(MATERIAL PROVIDED Opens)
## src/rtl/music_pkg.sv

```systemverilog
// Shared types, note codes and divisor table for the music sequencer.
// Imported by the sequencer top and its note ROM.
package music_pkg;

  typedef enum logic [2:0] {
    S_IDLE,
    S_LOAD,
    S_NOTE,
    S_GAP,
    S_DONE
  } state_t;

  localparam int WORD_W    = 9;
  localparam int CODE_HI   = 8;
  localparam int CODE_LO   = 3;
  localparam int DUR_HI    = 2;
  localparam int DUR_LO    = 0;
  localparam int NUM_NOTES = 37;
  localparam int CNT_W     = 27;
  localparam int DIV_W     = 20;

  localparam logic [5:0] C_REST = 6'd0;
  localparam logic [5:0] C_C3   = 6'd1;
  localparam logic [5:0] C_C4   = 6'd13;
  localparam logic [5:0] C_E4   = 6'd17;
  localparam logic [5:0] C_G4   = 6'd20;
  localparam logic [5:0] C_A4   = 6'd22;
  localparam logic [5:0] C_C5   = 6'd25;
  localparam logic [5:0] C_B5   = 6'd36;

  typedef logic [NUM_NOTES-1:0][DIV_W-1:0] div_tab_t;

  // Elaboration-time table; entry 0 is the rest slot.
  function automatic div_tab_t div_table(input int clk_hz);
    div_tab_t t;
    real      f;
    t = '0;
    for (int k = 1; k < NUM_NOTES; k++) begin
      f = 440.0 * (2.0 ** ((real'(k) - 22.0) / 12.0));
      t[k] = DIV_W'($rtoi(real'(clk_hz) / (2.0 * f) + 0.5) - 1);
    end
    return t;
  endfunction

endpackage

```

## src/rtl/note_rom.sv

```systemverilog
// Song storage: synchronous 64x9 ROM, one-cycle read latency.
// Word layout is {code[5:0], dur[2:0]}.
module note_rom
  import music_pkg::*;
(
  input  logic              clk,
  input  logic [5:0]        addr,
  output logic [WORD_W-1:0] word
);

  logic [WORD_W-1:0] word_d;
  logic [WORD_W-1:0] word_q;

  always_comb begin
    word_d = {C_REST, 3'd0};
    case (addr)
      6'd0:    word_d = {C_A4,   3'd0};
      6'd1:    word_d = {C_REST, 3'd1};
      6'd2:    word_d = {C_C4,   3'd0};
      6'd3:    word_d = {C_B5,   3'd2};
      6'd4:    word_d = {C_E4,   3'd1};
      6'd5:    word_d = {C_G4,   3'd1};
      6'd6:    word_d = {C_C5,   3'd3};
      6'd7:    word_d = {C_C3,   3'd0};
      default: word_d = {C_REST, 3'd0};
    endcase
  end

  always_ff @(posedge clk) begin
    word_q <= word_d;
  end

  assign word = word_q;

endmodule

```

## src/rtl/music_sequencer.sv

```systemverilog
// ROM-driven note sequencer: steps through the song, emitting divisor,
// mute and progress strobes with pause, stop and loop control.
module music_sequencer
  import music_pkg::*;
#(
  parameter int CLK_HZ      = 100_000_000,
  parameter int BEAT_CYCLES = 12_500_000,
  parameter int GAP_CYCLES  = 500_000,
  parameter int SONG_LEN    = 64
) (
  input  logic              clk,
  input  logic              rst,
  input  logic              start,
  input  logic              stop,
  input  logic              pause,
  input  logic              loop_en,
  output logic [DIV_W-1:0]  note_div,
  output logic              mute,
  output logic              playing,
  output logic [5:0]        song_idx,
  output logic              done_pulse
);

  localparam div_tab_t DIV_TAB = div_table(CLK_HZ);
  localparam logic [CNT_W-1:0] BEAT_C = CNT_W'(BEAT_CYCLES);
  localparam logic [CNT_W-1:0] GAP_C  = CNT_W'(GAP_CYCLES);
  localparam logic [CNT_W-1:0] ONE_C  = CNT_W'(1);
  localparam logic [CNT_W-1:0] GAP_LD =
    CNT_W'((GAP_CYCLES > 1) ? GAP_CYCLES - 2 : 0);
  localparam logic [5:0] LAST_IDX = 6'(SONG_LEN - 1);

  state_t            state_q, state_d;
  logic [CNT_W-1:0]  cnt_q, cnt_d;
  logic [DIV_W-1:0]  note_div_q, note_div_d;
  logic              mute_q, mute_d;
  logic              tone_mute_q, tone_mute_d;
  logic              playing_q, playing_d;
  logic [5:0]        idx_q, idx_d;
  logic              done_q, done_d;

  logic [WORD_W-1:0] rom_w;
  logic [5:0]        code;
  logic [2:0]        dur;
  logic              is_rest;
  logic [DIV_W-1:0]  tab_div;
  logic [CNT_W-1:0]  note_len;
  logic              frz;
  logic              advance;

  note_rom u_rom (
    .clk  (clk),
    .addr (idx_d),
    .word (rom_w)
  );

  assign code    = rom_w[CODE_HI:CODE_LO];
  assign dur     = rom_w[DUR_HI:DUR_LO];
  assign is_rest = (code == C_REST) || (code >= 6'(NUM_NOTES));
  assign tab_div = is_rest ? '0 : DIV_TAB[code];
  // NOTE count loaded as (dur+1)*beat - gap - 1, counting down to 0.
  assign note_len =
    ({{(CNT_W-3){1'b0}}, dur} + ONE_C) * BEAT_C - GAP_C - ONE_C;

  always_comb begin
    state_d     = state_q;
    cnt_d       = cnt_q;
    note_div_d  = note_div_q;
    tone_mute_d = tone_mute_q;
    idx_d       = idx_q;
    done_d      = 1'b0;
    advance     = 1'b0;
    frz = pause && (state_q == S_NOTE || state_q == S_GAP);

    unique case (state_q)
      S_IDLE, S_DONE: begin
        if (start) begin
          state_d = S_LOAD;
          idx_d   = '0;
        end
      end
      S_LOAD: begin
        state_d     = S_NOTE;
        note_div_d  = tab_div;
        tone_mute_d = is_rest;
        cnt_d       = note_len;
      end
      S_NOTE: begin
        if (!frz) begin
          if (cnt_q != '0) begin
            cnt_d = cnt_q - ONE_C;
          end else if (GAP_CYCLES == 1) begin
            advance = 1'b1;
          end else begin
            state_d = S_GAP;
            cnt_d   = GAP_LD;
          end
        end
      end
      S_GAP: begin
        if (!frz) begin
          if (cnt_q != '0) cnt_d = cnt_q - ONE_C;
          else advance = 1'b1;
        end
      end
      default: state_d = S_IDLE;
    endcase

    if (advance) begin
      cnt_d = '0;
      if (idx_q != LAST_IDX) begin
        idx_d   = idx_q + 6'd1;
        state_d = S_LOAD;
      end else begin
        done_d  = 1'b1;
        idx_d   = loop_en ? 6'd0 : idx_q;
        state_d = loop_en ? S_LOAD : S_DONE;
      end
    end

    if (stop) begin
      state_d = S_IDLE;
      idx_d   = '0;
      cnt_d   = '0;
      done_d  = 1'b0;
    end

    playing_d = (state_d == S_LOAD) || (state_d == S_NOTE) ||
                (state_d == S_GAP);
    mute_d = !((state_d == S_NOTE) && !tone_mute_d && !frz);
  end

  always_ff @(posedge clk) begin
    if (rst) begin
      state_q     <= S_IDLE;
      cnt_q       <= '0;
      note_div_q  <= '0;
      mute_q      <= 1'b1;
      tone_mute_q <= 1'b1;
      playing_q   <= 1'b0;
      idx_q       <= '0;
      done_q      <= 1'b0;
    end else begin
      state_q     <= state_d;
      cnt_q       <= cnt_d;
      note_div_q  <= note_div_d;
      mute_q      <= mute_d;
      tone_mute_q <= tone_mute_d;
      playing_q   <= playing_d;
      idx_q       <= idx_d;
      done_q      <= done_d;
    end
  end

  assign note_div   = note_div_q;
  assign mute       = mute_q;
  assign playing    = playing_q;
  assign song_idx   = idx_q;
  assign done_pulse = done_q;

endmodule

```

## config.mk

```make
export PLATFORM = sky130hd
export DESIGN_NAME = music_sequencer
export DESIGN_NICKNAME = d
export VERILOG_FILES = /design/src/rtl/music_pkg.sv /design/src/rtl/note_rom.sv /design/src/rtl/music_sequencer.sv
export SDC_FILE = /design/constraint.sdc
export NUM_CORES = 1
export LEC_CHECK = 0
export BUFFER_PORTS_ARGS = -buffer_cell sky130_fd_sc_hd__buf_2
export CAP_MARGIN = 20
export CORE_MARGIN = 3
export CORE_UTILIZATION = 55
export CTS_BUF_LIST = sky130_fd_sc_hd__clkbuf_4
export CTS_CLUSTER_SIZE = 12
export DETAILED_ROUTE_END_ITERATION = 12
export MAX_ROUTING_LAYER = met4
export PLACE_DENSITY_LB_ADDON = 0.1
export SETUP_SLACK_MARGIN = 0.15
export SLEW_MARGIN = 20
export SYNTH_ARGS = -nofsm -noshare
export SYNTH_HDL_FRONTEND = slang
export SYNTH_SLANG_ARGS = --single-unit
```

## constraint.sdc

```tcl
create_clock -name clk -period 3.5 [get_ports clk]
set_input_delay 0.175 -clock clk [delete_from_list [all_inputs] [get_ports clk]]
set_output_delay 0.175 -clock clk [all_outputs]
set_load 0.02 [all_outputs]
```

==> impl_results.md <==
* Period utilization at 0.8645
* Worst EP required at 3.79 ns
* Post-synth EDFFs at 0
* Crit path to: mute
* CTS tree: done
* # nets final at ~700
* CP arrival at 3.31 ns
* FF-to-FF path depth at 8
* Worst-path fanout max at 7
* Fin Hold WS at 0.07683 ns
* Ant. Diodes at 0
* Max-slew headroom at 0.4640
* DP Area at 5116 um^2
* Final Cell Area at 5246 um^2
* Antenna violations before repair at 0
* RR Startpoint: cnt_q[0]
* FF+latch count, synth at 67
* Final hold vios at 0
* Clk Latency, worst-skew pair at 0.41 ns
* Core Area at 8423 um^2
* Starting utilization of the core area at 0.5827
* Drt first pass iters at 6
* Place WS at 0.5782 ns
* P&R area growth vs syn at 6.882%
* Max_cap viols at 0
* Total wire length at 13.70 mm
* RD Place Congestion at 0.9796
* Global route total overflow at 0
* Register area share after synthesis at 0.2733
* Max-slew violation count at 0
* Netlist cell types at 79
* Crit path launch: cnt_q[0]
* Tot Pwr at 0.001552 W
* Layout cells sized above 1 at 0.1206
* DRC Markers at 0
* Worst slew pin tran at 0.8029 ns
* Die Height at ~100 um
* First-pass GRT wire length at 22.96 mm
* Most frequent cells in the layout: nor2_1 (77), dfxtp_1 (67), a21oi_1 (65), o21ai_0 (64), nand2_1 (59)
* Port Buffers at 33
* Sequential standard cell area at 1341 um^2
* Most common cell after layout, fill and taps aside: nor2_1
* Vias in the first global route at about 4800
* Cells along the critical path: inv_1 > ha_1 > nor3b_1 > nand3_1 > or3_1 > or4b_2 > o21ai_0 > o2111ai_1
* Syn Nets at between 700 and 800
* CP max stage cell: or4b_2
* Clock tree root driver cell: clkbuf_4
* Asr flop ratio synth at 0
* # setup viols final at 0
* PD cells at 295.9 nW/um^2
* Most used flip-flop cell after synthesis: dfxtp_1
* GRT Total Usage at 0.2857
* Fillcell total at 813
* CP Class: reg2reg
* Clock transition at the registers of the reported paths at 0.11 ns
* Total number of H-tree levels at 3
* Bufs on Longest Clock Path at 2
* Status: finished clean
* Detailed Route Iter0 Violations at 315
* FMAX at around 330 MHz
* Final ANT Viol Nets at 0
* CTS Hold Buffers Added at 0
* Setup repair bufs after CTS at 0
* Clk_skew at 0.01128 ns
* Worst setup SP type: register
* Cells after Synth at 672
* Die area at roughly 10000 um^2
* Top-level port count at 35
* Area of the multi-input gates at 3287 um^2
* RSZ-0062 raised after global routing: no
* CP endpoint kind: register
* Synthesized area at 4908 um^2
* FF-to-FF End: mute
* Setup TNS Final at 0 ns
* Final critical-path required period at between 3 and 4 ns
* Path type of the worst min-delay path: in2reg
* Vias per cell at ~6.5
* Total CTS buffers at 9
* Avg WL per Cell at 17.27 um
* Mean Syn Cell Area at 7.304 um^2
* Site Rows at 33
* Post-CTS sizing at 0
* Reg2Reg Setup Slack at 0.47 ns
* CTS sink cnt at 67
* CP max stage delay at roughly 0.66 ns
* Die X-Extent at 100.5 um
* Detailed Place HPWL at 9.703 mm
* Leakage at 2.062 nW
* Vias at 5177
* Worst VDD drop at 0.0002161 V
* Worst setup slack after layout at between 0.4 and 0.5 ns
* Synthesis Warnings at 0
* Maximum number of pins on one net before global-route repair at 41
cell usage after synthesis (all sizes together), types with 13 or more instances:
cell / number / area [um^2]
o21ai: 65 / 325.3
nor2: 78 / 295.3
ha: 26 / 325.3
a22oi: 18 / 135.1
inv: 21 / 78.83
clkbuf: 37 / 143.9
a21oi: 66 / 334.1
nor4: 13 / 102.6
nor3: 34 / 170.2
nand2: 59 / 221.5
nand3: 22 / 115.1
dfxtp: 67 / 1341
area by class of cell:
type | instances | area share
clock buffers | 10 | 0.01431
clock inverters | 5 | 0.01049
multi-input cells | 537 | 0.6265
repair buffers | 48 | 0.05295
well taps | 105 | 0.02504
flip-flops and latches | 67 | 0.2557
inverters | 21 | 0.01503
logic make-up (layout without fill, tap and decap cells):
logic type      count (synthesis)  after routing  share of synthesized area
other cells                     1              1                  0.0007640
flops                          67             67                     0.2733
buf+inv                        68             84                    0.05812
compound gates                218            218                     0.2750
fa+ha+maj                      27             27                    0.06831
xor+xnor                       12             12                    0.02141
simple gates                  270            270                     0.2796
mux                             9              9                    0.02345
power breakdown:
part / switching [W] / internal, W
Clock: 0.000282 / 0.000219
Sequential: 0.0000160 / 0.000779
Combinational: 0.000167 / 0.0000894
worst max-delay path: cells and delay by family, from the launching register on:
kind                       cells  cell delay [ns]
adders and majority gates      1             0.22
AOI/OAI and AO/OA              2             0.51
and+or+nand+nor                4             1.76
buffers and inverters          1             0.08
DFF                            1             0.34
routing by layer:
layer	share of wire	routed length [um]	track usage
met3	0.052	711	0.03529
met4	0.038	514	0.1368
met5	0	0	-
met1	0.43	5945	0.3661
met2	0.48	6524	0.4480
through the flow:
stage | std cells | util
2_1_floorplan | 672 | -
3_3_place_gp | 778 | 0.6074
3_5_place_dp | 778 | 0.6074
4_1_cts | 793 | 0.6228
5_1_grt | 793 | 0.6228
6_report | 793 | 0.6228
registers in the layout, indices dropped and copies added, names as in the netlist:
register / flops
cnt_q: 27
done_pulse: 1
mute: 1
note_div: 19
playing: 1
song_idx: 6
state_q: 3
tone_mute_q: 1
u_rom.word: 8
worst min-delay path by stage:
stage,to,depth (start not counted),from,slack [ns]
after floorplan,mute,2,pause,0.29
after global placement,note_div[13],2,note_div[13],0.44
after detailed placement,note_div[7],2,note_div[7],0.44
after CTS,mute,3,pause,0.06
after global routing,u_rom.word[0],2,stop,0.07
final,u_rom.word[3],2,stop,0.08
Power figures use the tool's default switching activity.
(MATERIAL PROVIDED Closes)
ACTIVITY: Please give back exactly the lines of this listing beginning at the line with "part / switching [W] / internal, W" and ending with the line with "adders and majority", both included, and nothing else.

RESPONSE BELOW:
part / switching [W] / internal, W
Clock: 0.000282 / 0.000219
Sequential: 0.0000160 / 0.000779
Combinational: 0.000167 / 0.0000894
worst max-delay path: cells and delay by family, from the launching register on:
kind                       cells  cell delay [ns]
adders and majority gates      1             0.22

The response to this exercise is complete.